#### [ACTIVITY]
Reproduce the section of the listing that begins at the line containing "n_out, n_in = absorb(nl, area)" and finishes at the line containing "export VERILOG_FILES = /design/flow/design.v". Include both end lines and nothing beyond them.

#### [DATA EXTRACTS]
# # # #
Source: an optimization exercise on an open RTL-to-GDS flow (aim: small area). Production flows keep margins and buffers that such runs may drop.
Only simulation tests tie the RTL to the original design; equivalence was not proved.
Power is estimated from default activity; no workload was simulated.

$ cat design/flow/flow/run.sh
#!/bin/bash
# Layout flow: the standard layout (standard.sh) with
#  - the standard synthesis, then opt_inv.py on its netlist: it flips the
#    polarity of full adders (FA(~a,~b,~c) = ~FA(a,b,c)) where that removes
#    inverters, and absorbs inverters into neighbouring gates (see its
#    docstring); registers and ports are untouched;
#  - a smaller buffer cell on the ports (every port is still buffered);
#  - a clock tree built from clkbuf_4/clkbuf_8 without dummy loads.
# Each tool's output goes to a log of its own here (synth.log, opt_inv.log,
# standard.log); ORFS's per-step logs stay under orfs/logs/.
set -euo pipefail
export BUFFER_PORTS_ARGS="-buffer_cell sky130_fd_sc_hd__buf_2"
export CTS_ARGS="-sink_clustering_enable -repair_clock_nets -buf_list {sky130_fd_sc_hd__clkbuf_4 sky130_fd_sc_hd__clkbuf_8} -dont_use_dummy_load"
R=orfs/results/${FLOW_PLATFORM}/mul_tree_bf16_12/base

bash standard.sh synth > synth.log 2>&1
cp "$R/1_2_yosys.v" "$R/1_2_yosys.std.v"
python3 flow/opt_inv.py "$R/1_2_yosys.std.v" "$R/1_2_yosys.v" \
  "$FLOW_HOME/platforms/$FLOW_PLATFORM/lib/sky130_fd_sc_hd__tt_025C_1v80.lib" > opt_inv.log 2>&1
rm -f "$R/1_synth.odb" "$R/1_synth.sdc"
bash standard.sh > standard.log 2>&1
$ cat design/flow/flow/opt_inv.py
#!/usr/bin/env python3
"""Remove inverters around full adders in a mapped netlist.

A full adder is self-dual: FA(~a, ~b, ~c) = (~sum, ~cout).  Synthesis often
leaves full-adder cells with inverters on their inputs or outputs.  This pass
flips a full adder's polarity (takes its inputs' complements and gives the
complements of its outputs) whenever that lowers the number of inverters,
reusing existing inverters where it can.  Registers and ports are untouched.

It then absorbs inverters into the gates beside them:
  - a gate whose only load is an inverter becomes its complement (nand2 and
    and2, xor2 and xnor2, ...) and drives the inverter's net, when that is
    smaller;
  - an inverter whose loads are all xor2/xnor2 inputs goes, and those gates
    become their complements.

usage: opt_inv.py IN.v OUT.v [LIBERTY]   (without LIBERTY, only the full-adder flips)
"""
import re
import sys

PREFIX = "sky130_fd_sc_hd__"
OUT_PINS = {"X", "Y", "Q", "Q_N", "SUM", "COUT", "HI", "LO"}


def is_inv(t):
    return re.fullmatch(PREFIX + r"inv_\d+", t) is not None


def is_fa(t):
    return re.fullmatch(PREFIX + r"fa_\d+", t) is not None


class Netlist:
    def __init__(self, text):
        m = re.search(r"^\s*" + PREFIX, text, re.M)
        self.head = text[:m.start()]
        body = text[m.start():]
        end = body.rindex("endmodule")
        self.tail = body[end:]
        self.cells = {}
        for t, n, pins in re.findall(r"(" + PREFIX + r"\w+)\s+(\S+)\s*\((.*?)\);", body[:end], re.S):
            self.cells[n] = [t, dict((p, v.strip()) for p, v in re.findall(r"\.(\w+)\(([^()]*)\)", pins))]
        self.order = list(self.cells)
        self.ports = set()
        for d, rng, names in re.findall(r"^\s*(input|output)\s*(\[[^\]]*\])?\s*([^;]*);", self.head, re.M):
            for nm in names.split(","):
                self.ports.add(nm.strip())
        self.drv = {}
        self.loads = {}
        for n, (t, pins) in self.cells.items():
            for p, v in pins.items():
                self._add(n, p, v)
        self.new_nets = []
        self.k = 0

    def _port(self, net):
        base = net.split("[")[0].strip()
        return base in self.ports

    def _add(self, n, p, v):
        if p in OUT_PINS:
            self.drv[v] = (n, p)
        else:
            self.loads.setdefault(v, []).append((n, p))

    def _del(self, n, p, v):
        if p in OUT_PINS:
            if self.drv.get(v) == (n, p):
                del self.drv[v]
        else:
            self.loads[v].remove((n, p))

    def connect(self, n, p, v):
        old = self.cells[n][1][p]
        self._del(n, p, old)
        self.cells[n][1][p] = v
        self._add(n, p, v)

    def net(self):
        self.k += 1
        v = f"_opt_inv_{self.k}_"
        self.new_nets.append(v)
        return v

    def add_inv(self, a):
        y = self.net()
        n = f"_opt_inv_cell_{self.k}_"
        self.cells[n] = [PREFIX + "inv_1", {"A": a, "Y": y}]
        self.order.append(n)
        self._add(n, "A", a)
        self._add(n, "Y", y)
        return y

    def remove(self, n):
        t, pins = self.cells.pop(n)
        for p, v in pins.items():
            self._del(n, p, v)

    def inverted(self, v):
        """A net carrying ~v, made with as few new inverters as possible."""
        d = self.drv.get(v)
        if d and is_inv(self.cells[d[0]][0]):
            return self.cells[d[0]][1]["A"]
        for n, p in self.loads.get(v, []):
            if is_inv(self.cells[n][0]):
                return self.cells[n][1]["Y"]
        return self.add_inv(v)

    def sweep(self):
        changed = True
        while changed:
            changed = False
            for n in list(self.cells):
                t, pins = self.cells[n]
                if is_inv(t) and not self.loads.get(pins["Y"]) and not self._port(pins["Y"]):
                    self.remove(n)
                    changed = True

    def n_inv(self):
        return sum(1 for t, _ in self.cells.values() if is_inv(t))

    def flip(self, f):
        """Give full adder f its inputs' complements; keep every other
        net's value by rewiring or adding inverters."""
        t, pins = self.cells[f]
        for p in ("A", "B", "CIN"):
            self.connect(f, p, self.inverted(pins[p]))
        for p in ("SUM", "COUT"):
            o = pins[p]
            if self._port(o):
                return False
            o2 = self.net()
            self.connect(f, p, o2)
            # loads of o now need ~o2; an inverter on o already gives o2's
            # value, so its loads move to o2
            for n, q in list(self.loads.get(o, [])):
                if is_inv(self.cells[n][0]):
                    y = self.cells[n][1]["Y"]
                    if self._port(y):
                        continue
                    for m, r in list(self.loads.get(y, [])):
                        self.connect(m, r, o2)
            if self.loads.get(o):
                # whatever still reads o gets it from a new inverter on o2
                n = f"_opt_inv_cell_o{self.k}_"
                self.cells[n] = [PREFIX + "inv_1", {"A": o2, "Y": o}]
                self.order.append(n)
                self._add(n, "A", o2)
                self._add(n, "Y", o)
        self.sweep()
        return True

    def snapshot(self):
        return ({n: [t, dict(p)] for n, (t, p) in self.cells.items()}, list(self.order),
                {k: v for k, v in self.drv.items()}, {k: list(v) for k, v in self.loads.items()},
                list(self.new_nets), self.k)

    def restore(self, s):
        self.cells, self.order, self.drv, self.loads, self.new_nets, self.k = s

    def text(self):
        out = [self.head.rstrip("\n") + "\n"]
        used = set()
        for t, pins in self.cells.values():
            used.update(pins.values())
        for v in self.new_nets:
            if v in used:
                out.append(f"  wire {v};\n")
        for n in self.order:
            if n not in self.cells:
                continue
            t, pins = self.cells[n]
            # an escaped identifier ends at whitespace
            conns = ",\n".join(f"    .{p}({v}{' ' if v.startswith(chr(92)) else ''})"
                                for p, v in pins.items())
            out.append(f"  {t} {n} (\n{conns}\n  );\n")
        out.append(self.tail)
        return "".join(out)


# complementary cells with the same inputs (output pin X vs Y)
PAIRS = [("and2", "nand2"), ("or2", "nor2"), ("and3", "nand3"), ("or3", "nor3"),
         ("and4", "nand4"), ("or4", "nor4"), ("xor2", "xnor2"), ("a21o", "a21oi"),
         ("o21a", "o21ai"), ("a22o", "a22oi"), ("o22a", "o22ai"), ("a211o", "a211oi"),
         ("o211a", "o211ai"), ("a31o", "a31oi"), ("o31a", "o31ai")]
COMP = {}
for x, y in PAIRS:
    COMP[x] = y
    COMP[y] = x


def read_areas(lib):
    area, cur = {}, None
    for line in open(lib):
        m = re.match(r'\s*cell\s*\(\s*"?(\w+)"?\s*\)', line)
        if m:
            cur = m.group(1)
            continue
        m = re.match(r"\s*area\s*:\s*([\d.]+)", line)
        if m and cur and cur not in area:
            area[cur] = float(m.group(1))
    return area


def complement(t, area):
    """The complementary cell of t with the nearest drive, or None."""
    m = re.fullmatch(PREFIX + r"([a-z0-9]+)_(\d+)", t)
    if not m or m.group(1) not in COMP:
        return None
    base = PREFIX + COMP[m.group(1)] + "_"
    cands = sorted((int(k[len(base):]), k) for k in area if k.startswith(base) and k[len(base):].isdigit())
    if not cands:
        return None
    want = int(m.group(2))
    return min(cands, key=lambda c: (abs(c[0] - want), c[0]))[1]


def out_pin(t):
    return "X" if "X" in OUT_PINS and not re.search(r"(nand|nor|xnor|oi|ai)\d*_", t) else "Y"


def absorb(nl, area):
    n_out = n_in = 0
    for n in [c for c, (t, _) in nl.cells.items() if is_inv(t)]:
        if n not in nl.cells:
            continue
        a, y = nl.cells[n][1]["A"], nl.cells[n][1]["Y"]
        d = nl.drv.get(a)
        # output side: the inverter is the gate's only load
        if d and not nl._port(a) and len(nl.loads.get(a, [])) == 1:
            g, gp = d
            t, pins = nl.cells[g]
            c = complement(t, area)
            if c and area[c] < area[t] + area[nl.cells[n][0]]:
                nl.remove(n)
                nl._del(g, gp, a)
                del pins[gp]
                pins[out_pin(c)] = y
                nl.cells[g][0] = c
                nl._add(g, out_pin(c), y)
                n_out += 1
                continue
        # input side: every load is an xor2/xnor2 input
        ld = nl.loads.get(y, [])
        if ld and not nl._port(y) and all(re.fullmatch(PREFIX + r"x(n)?or2_\d+", nl.cells[m][0]) for m, _ in ld):
            if all(complement(nl.cells[m][0], area) for m, _ in ld):
                for m, p in list(ld):
                    t, pins = nl.cells[m]
                    c = complement(t, area)
                    o = pins[out_pin(t)]
                    nl._del(m, out_pin(t), o)
                    del pins[out_pin(t)]
                    pins[out_pin(c)] = o
                    nl.cells[m][0] = c
                    nl._add(m, out_pin(c), o)
                    nl.connect(m, p, a)
                nl.remove(n)
                n_in += 1
    return n_out, n_in


def main():
    nl = Netlist(open(sys.argv[1]).read())
    area = read_areas(sys.argv[3]) if len(sys.argv) > 3 else None
    nl.sweep()
    before = nl.n_inv()
    improved = True
    while improved:
        improved = False
        for f in [n for n, (t, _) in nl.cells.items() if is_fa(t)]:
            if f not in nl.cells:
                continue
            snap = nl.snapshot()
            cnt = nl.n_inv()
            if nl.flip(f) and nl.n_inv() < cnt:
                improved = True
            else:
                nl.restore(snap)
    flipped = nl.n_inv()
    n_out, n_in = absorb(nl, area) if area else (0, 0)
    nl.sweep()
    open(sys.argv[2], "w").write(nl.text())
    print(f"opt_inv: inverters {before} -> {flipped} by flipping full adders, "
          f"-> {nl.n_inv()} by absorbing {n_out} into their drivers and {n_in} into xor loads")


if __name__ == "__main__":
    main()
$ cat design/flow/standard.sh
#!/bin/bash
# synth_recipe.tcl (not shown) runs the flow's synth.tcl, then flattens the netlist and writes it again
# the make line also repeats each setting of config.mk as NAME=value (left out here)
make -C /OpenROAD-flow-scripts/flow DESIGN_CONFIG=/design/flow/config.mk WORK_HOME=/design/flow/orfs CLKGATE_MAP_FILE= SYNTH_SCRIPT=/design/flow/synth_recipe.tcl "${@:-finish}"
$ cat design/flow/config.mk
export PLATFORM = sky130hd
export DESIGN_NAME = mul_tree_bf16_12
export DESIGN_NICKNAME = mul_tree_bf16_12
export VERILOG_FILES = /design/flow/design.v
export SDC_FILE = /design/flow/constraint.sdc
export NUM_CORES = 4
export LEC_CHECK = 0
export CAP_MARGIN = 20
export CORE_MARGIN = 2
export CORE_UTILIZATION = 65
export GPL_TIMING_DRIVEN = 0
export SLEW_MARGIN = 20
$ cat design/flow/constraint.sdc
create_clock -name core_clock -period 5.5 [get_ports {clk}]
set_input_delay 1.1000 -clock core_clock [delete_from_list [all_inputs] [get_ports {clk}]]
set_output_delay 1.1000 -clock core_clock [all_outputs]
set_load 0.01 [all_outputs]
$ cat design/flow/design.v
module bf16_mul_front(
    input  [15:0] a,
    input  [15:0] b,
    output [17:0] w
);
  wire       sa = a[15], sb = b[15];
  wire [7:0] ea = a[14:7], eb = b[14:7];
  wire [6:0] fa = a[6:0], fb = b[6:0];
  wire a_max = &ea, b_max = &eb;
  wire a_zer = ~|ea, b_zer = ~|eb;
  wire a_fz  = ~|fa, b_fz  = ~|fb;
  wire nan   = (a_max & ~a_fz) | (b_max & ~b_fz) |
               (a_max & b_zer & b_fz) | (b_max & a_zer & a_fz);
  wire inf   = a_max | b_max;
  wire zer   = a_zer | b_zer;
  wire [8:0] S = ea + eb + 9'd1;
  wire       ulo = ~S[8] & (~S[7] | ~|S[6:0]);     
  wire       uhi = S[8] & (S[7:0] > 8'd124);       
  wire       nrm = ~nan & ~inf & ~zer & ~ulo & ~uhi;    
  wire       big = ~nan & (inf | (~zer & uhi));         
  wire [7:0] e0  = {~S[7], S[6:0]};
  wire t1 = (fa[0]&fb[6]) ^ (fa[1]&fb[5]);
  wire t2 = (fa[0]&fb[6]) & (fa[1]&fb[5]);
  wire t3 = fa[0] ^ fb[0] ^ (fa[1]&fb[6]);
  wire t4 = (fa[0] & fb[0]) | (fa[0] & (fa[1]&fb[6])) | (fb[0] & (fa[1]&fb[6]));
  wire t5 = (fa[2]&fb[5]) ^ (fa[3]&fb[4]);
  wire t6 = (fa[2]&fb[5]) & (fa[3]&fb[4]);
  wire t7 = fa[1] ^ fb[1] ^ (fa[2]&fb[6]);
  wire t8 = (fa[1] & fb[1]) | (fa[1] & (fa[2]&fb[6])) | (fb[1] & (fa[2]&fb[6]));
  wire t9 = (fa[3]&fb[5]) ^ (fa[4]&fb[4]);
  wire t10 = (fa[3]&fb[5]) & (fa[4]&fb[4]);
  wire t11 = fa[2] ^ fb[2] ^ (fa[3]&fb[6]);
  wire t12 = (fa[2] & fb[2]) | (fa[2] & (fa[3]&fb[6])) | (fb[2] & (fa[3]&fb[6]));
  wire t13 = (fa[0]&fb[4]) ^ (fa[1]&fb[3]);
  wire t14 = (fa[0]&fb[4]) & (fa[1]&fb[3]);
  wire t15 = (fa[0]&fb[5]) ^ (fa[1]&fb[4]) ^ (fa[2]&fb[3]);
  wire t16 = ((fa[0]&fb[5]) & (fa[1]&fb[4])) | ((fa[0]&fb[5]) & (fa[2]&fb[3])) | ((fa[1]&fb[4]) & (fa[2]&fb[3]));
  wire t17 = (fa[3]&fb[2]) ^ (fa[4]&fb[1]);
  wire t18 = (fa[3]&fb[2]) & (fa[4]&fb[1]);
  wire t19 = (fa[2]&fb[4]) ^ (fa[3]&fb[3]) ^ (fa[4]&fb[2]);
  wire t20 = ((fa[2]&fb[4]) & (fa[3]&fb[3])) | ((fa[2]&fb[4]) & (fa[4]&fb[2])) | ((fa[3]&fb[3]) & (fa[4]&fb[2]));
  wire t21 = (fa[5]&fb[1]) ^ (fa[6]&fb[0]) ^ t1;
  wire t22 = ((fa[5]&fb[1]) & (fa[6]&fb[0])) | ((fa[5]&fb[1]) & t1) | ((fa[6]&fb[0]) & t1);
  wire t23 = (fa[4]&fb[3]) ^ (fa[5]&fb[2]) ^ (fa[6]&fb[1]);
  wire t24 = ((fa[4]&fb[3]) & (fa[5]&fb[2])) | ((fa[4]&fb[3]) & (fa[6]&fb[1])) | ((fa[5]&fb[2]) & (fa[6]&fb[1]));
  wire t25 = t3 ^ t5 ^ t2;
  wire t26 = (t3 & t5) | (t3 & t2) | (t5 & t2);
  wire t27 = (fa[5]&fb[3]) ^ (fa[6]&fb[2]) ^ t7;
  wire t28 = ((fa[5]&fb[3]) & (fa[6]&fb[2])) | ((fa[5]&fb[3]) & t7) | ((fa[6]&fb[2]) & t7);
  wire t29 = t9 ^ t4 ^ t6;
  wire t30 = (t9 & t4) | (t9 & t6) | (t4 & t6);
  wire t31 = (fa[4]&fb[5]) ^ (fa[5]&fb[4]) ^ (fa[6]&fb[3]);
  wire t32 = ((fa[4]&fb[5]) & (fa[5]&fb[4])) | ((fa[4]&fb[5]) & (fa[6]&fb[3])) | ((fa[5]&fb[4]) & (fa[6]&fb[3]));
  wire t33 = t11 ^ t8 ^ t10;
  wire t34 = (t11 & t8) | (t11 & t10) | (t8 & t10);
  wire t35 = fa[3] ^ fb[3] ^ (fa[4]&fb[6]);
  wire t36 = (fa[3] & fb[3]) | (fa[3] & (fa[4]&fb[6])) | (fb[3] & (fa[4]&fb[6]));
  wire t37 = (fa[5]&fb[5]) ^ (fa[6]&fb[4]) ^ t12;
  wire t38 = ((fa[5]&fb[5]) & (fa[6]&fb[4])) | ((fa[5]&fb[5]) & t12) | ((fa[6]&fb[4]) & t12);
  wire t39 = fa[4] ^ fb[4] ^ (fa[5]&fb[6]);
  wire t40 = (fa[4] & fb[4]) | (fa[4] & (fa[5]&fb[6])) | (fb[4] & (fa[5]&fb[6]));
  wire t41 = (fa[0]&fb[3]) ^ (fa[1]&fb[2]);
  wire t42 = (fa[0]&fb[3]) & (fa[1]&fb[2]);
  wire t43 = (fa[2]&fb[2]) ^ (fa[3]&fb[1]) ^ (fa[4]&fb[0]);
  wire t44 = ((fa[2]&fb[2]) & (fa[3]&fb[1])) | ((fa[2]&fb[2]) & (fa[4]&fb[0])) | ((fa[3]&fb[1]) & (fa[4]&fb[0]));
  wire t45 = (fa[5]&fb[0]) ^ t15 ^ t17;
  wire t46 = ((fa[5]&fb[0]) & t15) | ((fa[5]&fb[0]) & t17) | (t15 & t17);
  wire t47 = t19 ^ t21 ^ t16;
  wire t48 = (t19 & t21) | (t19 & t16) | (t21 & t16);
  wire t49 = t23 ^ t25 ^ t20;
  wire t50 = (t23 & t25) | (t23 & t20) | (t25 & t20);
  wire t51 = t27 ^ t29 ^ t24;
  wire t52 = (t27 & t29) | (t27 & t24) | (t29 & t24);
  wire t53 = t31 ^ t33 ^ t28;
  wire t54 = (t31 & t33) | (t31 & t28) | (t33 & t28);
  wire t55 = t35 ^ t37 ^ t32;
  wire t56 = (t35 & t37) | (t35 & t32) | (t37 & t32);
  wire t57 = (fa[6]&fb[5]) ^ t39 ^ t36;
  wire t58 = ((fa[6]&fb[5]) & t39) | ((fa[6]&fb[5]) & t36) | (t39 & t36);
  wire t59 = fa[5] ^ fb[5] ^ (fa[6]&fb[6]);
  wire t60 = (fa[5] & fb[5]) | (fa[5] & (fa[6]&fb[6])) | (fb[5] & (fa[6]&fb[6]));
  wire t61 = (fa[0]&fb[2]) ^ (fa[1]&fb[1]);
  wire t62 = (fa[0]&fb[2]) & (fa[1]&fb[1]);
  wire t63 = (fa[2]&fb[1]) ^ (fa[3]&fb[0]) ^ t41;
  wire t64 = ((fa[2]&fb[1]) & (fa[3]&fb[0])) | ((fa[2]&fb[1]) & t41) | ((fa[3]&fb[0]) & t41);
  wire t65 = t13 ^ t43 ^ t42;
  wire t66 = (t13 & t43) | (t13 & t42) | (t43 & t42);
  wire t67 = t14 ^ t45 ^ t44;
  wire t68 = (t14 & t45) | (t14 & t44) | (t45 & t44);
  wire t69 = t18 ^ t47 ^ t46;
  wire t70 = (t18 & t47) | (t18 & t46) | (t47 & t46);
  wire t71 = t22 ^ t49 ^ t48;
  wire t72 = (t22 & t49) | (t22 & t48) | (t49 & t48);
  wire t73 = t26 ^ t51 ^ t50;
  wire t74 = (t26 & t51) | (t26 & t50) | (t51 & t50);
  wire t75 = t30 ^ t53 ^ t52;
  wire t76 = (t30 & t53) | (t30 & t52) | (t53 & t52);
  wire t77 = t34 ^ t55 ^ t54;
  wire t78 = (t34 & t55) | (t34 & t54) | (t55 & t54);
  wire t79 = t38 ^ t57 ^ t56;
  wire t80 = (t38 & t57) | (t38 & t56) | (t57 & t56);
  wire t81 = t40 ^ t59 ^ t58;
  wire t82 = (t40 & t59) | (t40 & t58) | (t59 & t58);
  wire t83 = fa[6] ^ fb[6] ^ t60;
  wire t84 = (fa[6] & fb[6]) | (fa[6] & t60) | (fb[6] & t60);
  wire [15:0] pr0 = {1'b0, 1'b1, t83, t81, t79, t77, t75, t73, t71, t69, t67, t65, t63, (fa[2]&fb[0]), (fa[0]&fb[1]), (fa[0]&fb[0])};
  wire [15:0] pr1 = {1'b0, t84, t82, t80, t78, t76, t74, t72, t70, t68, t66, t64, t62, t61, (fa[1]&fb[0]), 1'b0};
  wire [9:0] u;                       
  wire [6:0] lc;
  assign lc[0] = 1'b0;
  genvar k;
  generate for (k = 0; k < 6; k = k + 1) begin : lca
    assign lc[k+1] = (pr0[k] & pr1[k]) | (pr0[k] & lc[k]) | (pr1[k] & lc[k]);
  end endgenerate
  assign u = pr0[15:6] + pr1[15:6] + lc[6];
  wire st = (fa[0]&fb[0]) | (fa[0]&fb[1]) | (fa[0]&fb[2]) | (fa[0]&fb[3]) | (fa[0]&fb[4]) | (fa[0]&fb[5]) | (fa[1]&fb[0]) | (fa[1]&fb[1]) | (fa[1]&fb[2]) | (fa[1]&fb[3]) | (fa[1]&fb[4]) | (fa[2]&fb[0]) | (fa[2]&fb[1]) | (fa[2]&fb[2]) | (fa[2]&fb[3]) | (fa[3]&fb[0]) | (fa[3]&fb[1]) | (fa[3]&fb[2]) | (fa[4]&fb[0]) | (fa[4]&fb[1]) | (fa[5]&fb[0]);
  wire       h    = u[9];
  wire [6:0] n0   = u[7:1];           
  wire [6:0] n1   = u[8:2];           
  wire       rnd0 = u[0] & (st | n0[0]);
  wire       rnd1 = u[1] & (st | u[0] | n1[0]);
  wire [6:0] n    = h ? n1 : n0;
  wire       rnd  = h ? rnd1 : rnd0;
  wire [7:0] e0f = nrm ? e0 : {8{nan | big}};
  wire [6:0] nf  = nrm ? n  : {nan, 6'd0};
  assign w = {(sa ^ sb) | nan, e0f, h & nrm, rnd & nrm, nf};
endmodule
# # # #
#### [TASK OUTPUT]
    n_out, n_in = absorb(nl, area) if area else (0, 0)
    nl.sweep()
    open(sys.argv[2], "w").write(nl.text())
    print(f"opt_inv: inverters {before} -> {flipped} by flipping full adders, "
          f"-> {nl.n_inv()} by absorbing {n_out} into their drivers and {n_in} into xor loads")


if __name__ == "__main__":
    main()
$ cat design/flow/standard.sh
#!/bin/bash
# synth_recipe.tcl (not shown) runs the flow's synth.tcl, then flattens the netlist and writes it again
# the make line also repeats each setting of config.mk as NAME=value (left out here)
make -C /OpenROAD-flow-scripts/flow DESIGN_CONFIG=/design/flow/config.mk WORK_HOME=/design/flow/orfs CLKGATE_MAP_FILE= SYNTH_SCRIPT=/design/flow/synth_recipe.tcl "${@:-finish}"
$ cat design/flow/config.mk
export PLATFORM = sky130hd
export DESIGN_NAME = mul_tree_bf16_12
export DESIGN_NICKNAME = mul_tree_bf16_12
export VERILOG_FILES = /design/flow/design.v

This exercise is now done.